Copy nothing from the entries below except the lines from the one containing "export DESIGN_NAME = if_stage" through the one containing "export CORE_MARGIN = 3", and copy those exactly.

-------- Given entries

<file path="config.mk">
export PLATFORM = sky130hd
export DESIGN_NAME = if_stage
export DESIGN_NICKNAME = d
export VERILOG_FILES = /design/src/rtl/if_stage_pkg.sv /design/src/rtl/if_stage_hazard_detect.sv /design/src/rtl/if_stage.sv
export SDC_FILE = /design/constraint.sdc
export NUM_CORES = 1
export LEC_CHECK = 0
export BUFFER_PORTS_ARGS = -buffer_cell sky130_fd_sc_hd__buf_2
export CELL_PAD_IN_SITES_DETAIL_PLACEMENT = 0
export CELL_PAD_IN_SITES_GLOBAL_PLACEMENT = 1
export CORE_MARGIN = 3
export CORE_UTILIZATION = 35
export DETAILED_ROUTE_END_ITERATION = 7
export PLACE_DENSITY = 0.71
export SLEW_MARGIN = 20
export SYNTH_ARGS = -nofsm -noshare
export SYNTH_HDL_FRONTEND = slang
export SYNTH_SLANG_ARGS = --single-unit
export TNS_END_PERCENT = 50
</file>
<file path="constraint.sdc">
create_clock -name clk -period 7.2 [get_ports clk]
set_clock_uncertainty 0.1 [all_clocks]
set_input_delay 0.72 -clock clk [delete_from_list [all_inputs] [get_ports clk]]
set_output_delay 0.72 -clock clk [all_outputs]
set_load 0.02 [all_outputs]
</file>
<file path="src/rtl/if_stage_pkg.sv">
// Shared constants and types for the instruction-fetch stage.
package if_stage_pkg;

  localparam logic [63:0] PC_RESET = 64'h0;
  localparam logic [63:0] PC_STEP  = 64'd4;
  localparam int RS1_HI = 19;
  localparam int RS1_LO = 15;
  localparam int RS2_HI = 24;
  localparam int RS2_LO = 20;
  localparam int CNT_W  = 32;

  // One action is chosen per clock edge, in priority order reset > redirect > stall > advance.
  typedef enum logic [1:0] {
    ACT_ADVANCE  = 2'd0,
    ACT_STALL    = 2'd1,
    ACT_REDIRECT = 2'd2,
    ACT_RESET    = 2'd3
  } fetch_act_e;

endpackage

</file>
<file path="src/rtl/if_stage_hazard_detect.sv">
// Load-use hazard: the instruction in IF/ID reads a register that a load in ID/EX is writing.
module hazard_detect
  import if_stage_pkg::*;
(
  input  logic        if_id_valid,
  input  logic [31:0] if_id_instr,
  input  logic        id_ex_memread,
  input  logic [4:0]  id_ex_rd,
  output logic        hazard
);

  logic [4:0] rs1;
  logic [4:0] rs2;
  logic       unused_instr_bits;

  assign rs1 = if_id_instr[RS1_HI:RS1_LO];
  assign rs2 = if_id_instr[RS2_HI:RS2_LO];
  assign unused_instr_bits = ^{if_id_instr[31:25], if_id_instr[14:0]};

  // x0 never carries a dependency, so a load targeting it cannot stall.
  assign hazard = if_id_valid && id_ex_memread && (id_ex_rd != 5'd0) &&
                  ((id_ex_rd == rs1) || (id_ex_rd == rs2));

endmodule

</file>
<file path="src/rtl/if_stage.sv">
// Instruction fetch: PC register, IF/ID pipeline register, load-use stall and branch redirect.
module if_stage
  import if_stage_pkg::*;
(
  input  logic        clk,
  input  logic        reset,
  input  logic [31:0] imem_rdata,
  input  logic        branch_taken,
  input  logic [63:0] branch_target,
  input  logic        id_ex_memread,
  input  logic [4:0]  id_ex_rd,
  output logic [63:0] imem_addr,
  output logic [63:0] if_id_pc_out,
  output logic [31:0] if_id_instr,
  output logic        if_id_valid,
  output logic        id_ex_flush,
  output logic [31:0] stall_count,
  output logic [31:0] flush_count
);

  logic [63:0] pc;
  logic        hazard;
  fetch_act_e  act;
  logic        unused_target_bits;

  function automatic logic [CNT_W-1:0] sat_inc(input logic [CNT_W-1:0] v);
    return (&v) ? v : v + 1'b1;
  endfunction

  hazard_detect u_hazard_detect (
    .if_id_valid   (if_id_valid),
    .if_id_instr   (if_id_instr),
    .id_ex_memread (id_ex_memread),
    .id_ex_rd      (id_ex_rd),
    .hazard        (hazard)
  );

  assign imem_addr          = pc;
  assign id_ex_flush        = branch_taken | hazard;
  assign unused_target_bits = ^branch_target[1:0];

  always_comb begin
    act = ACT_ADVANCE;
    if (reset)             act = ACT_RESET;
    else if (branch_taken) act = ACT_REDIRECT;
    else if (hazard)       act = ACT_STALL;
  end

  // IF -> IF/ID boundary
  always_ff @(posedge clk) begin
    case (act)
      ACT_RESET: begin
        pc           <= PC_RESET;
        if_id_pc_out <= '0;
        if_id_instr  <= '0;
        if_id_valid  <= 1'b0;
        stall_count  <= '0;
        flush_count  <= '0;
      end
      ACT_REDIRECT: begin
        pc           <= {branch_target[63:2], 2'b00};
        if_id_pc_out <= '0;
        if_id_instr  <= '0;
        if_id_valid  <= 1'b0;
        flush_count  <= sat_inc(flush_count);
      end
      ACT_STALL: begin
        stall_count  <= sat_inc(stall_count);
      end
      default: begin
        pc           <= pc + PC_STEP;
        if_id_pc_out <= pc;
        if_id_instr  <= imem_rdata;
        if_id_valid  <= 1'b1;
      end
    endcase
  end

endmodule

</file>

----------------
-------- Given entries

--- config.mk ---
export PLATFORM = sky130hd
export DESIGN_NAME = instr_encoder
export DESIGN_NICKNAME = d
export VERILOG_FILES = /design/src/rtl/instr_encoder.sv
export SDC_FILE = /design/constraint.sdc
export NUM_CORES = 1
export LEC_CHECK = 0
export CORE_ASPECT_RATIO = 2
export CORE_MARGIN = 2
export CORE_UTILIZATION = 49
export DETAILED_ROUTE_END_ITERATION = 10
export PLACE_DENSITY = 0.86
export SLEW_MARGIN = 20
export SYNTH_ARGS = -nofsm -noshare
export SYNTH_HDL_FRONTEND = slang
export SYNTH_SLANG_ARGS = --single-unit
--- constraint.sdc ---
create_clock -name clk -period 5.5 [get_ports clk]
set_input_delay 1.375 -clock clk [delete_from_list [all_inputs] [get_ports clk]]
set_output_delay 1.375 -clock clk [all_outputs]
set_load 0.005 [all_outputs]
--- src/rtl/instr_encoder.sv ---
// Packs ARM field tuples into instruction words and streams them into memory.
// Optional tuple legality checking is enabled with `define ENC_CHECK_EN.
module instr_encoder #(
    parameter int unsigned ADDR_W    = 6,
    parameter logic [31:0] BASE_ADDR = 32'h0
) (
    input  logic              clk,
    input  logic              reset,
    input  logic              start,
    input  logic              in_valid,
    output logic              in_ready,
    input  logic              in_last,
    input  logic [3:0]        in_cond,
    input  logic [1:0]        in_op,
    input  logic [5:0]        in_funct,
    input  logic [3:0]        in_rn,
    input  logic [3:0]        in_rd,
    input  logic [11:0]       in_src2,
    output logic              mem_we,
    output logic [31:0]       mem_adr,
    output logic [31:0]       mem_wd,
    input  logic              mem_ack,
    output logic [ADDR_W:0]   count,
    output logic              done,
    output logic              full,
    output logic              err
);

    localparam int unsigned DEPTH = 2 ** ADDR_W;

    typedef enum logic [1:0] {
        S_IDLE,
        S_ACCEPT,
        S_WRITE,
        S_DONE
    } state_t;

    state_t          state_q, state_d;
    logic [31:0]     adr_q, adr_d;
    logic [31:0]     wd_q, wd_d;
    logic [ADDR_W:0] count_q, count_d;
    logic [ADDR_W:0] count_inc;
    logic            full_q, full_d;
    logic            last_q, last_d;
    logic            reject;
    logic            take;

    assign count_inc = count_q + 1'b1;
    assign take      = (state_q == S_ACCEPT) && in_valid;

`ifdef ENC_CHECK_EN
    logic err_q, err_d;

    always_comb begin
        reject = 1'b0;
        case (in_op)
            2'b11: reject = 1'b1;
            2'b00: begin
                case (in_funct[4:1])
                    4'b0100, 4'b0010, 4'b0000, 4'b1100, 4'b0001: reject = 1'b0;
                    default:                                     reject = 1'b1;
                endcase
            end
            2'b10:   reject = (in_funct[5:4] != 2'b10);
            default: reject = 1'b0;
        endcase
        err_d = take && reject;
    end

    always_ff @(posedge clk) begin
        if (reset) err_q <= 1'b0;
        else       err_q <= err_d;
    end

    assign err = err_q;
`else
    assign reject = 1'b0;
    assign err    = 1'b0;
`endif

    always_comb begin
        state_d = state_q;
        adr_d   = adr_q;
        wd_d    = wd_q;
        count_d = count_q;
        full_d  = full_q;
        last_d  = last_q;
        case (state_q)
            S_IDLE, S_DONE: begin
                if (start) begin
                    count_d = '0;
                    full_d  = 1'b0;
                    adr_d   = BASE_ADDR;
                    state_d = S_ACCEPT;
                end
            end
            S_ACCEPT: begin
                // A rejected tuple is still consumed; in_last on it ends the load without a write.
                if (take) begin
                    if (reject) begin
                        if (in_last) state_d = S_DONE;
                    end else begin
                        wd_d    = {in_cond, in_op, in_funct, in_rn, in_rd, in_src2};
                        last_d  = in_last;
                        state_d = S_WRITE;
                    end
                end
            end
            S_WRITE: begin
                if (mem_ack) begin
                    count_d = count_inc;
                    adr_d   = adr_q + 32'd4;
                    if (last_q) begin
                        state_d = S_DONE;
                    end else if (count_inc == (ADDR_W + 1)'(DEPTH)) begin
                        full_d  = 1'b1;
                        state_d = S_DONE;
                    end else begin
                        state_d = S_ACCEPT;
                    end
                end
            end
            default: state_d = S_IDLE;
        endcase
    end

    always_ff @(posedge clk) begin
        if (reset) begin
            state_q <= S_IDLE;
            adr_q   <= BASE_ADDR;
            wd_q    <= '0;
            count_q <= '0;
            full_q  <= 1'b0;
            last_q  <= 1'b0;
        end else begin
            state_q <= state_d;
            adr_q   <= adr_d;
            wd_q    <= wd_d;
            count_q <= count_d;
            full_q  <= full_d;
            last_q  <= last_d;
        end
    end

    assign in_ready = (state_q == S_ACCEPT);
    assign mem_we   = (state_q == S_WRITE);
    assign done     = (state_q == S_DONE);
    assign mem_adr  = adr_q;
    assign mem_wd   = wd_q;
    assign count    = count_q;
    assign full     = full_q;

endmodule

----------------
-------- Given entries

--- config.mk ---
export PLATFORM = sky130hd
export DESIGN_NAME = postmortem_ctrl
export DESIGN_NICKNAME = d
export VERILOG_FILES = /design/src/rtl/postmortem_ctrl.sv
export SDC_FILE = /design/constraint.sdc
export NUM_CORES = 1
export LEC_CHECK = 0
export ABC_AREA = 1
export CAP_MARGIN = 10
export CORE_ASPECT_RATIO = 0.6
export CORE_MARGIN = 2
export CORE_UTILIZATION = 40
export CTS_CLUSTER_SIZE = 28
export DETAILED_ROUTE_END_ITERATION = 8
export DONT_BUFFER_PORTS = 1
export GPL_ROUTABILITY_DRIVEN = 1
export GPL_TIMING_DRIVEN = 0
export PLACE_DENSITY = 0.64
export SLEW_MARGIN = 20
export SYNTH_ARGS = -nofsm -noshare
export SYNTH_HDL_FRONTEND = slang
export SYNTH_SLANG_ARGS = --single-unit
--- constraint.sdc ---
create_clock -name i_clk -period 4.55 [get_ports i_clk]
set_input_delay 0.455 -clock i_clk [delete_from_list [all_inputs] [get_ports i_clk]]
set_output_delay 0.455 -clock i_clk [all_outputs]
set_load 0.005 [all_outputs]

----------------

Your solution:
export DESIGN_NAME = if_stage
export DESIGN_NICKNAME = d
export VERILOG_FILES = /design/src/rtl/if_stage_pkg.sv /design/src/rtl/if_stage_hazard_detect.sv /design/src/rtl/if_stage.sv
export SDC_FILE = /design/constraint.sdc
export NUM_CORES = 1
export LEC_CHECK = 0
export BUFFER_PORTS_ARGS = -buffer_cell sky130_fd_sc_hd__buf_2
export CELL_PAD_IN_SITES_DETAIL_PLACEMENT = 0
export CELL_PAD_IN_SITES_GLOBAL_PLACEMENT = 1
export CORE_MARGIN = 3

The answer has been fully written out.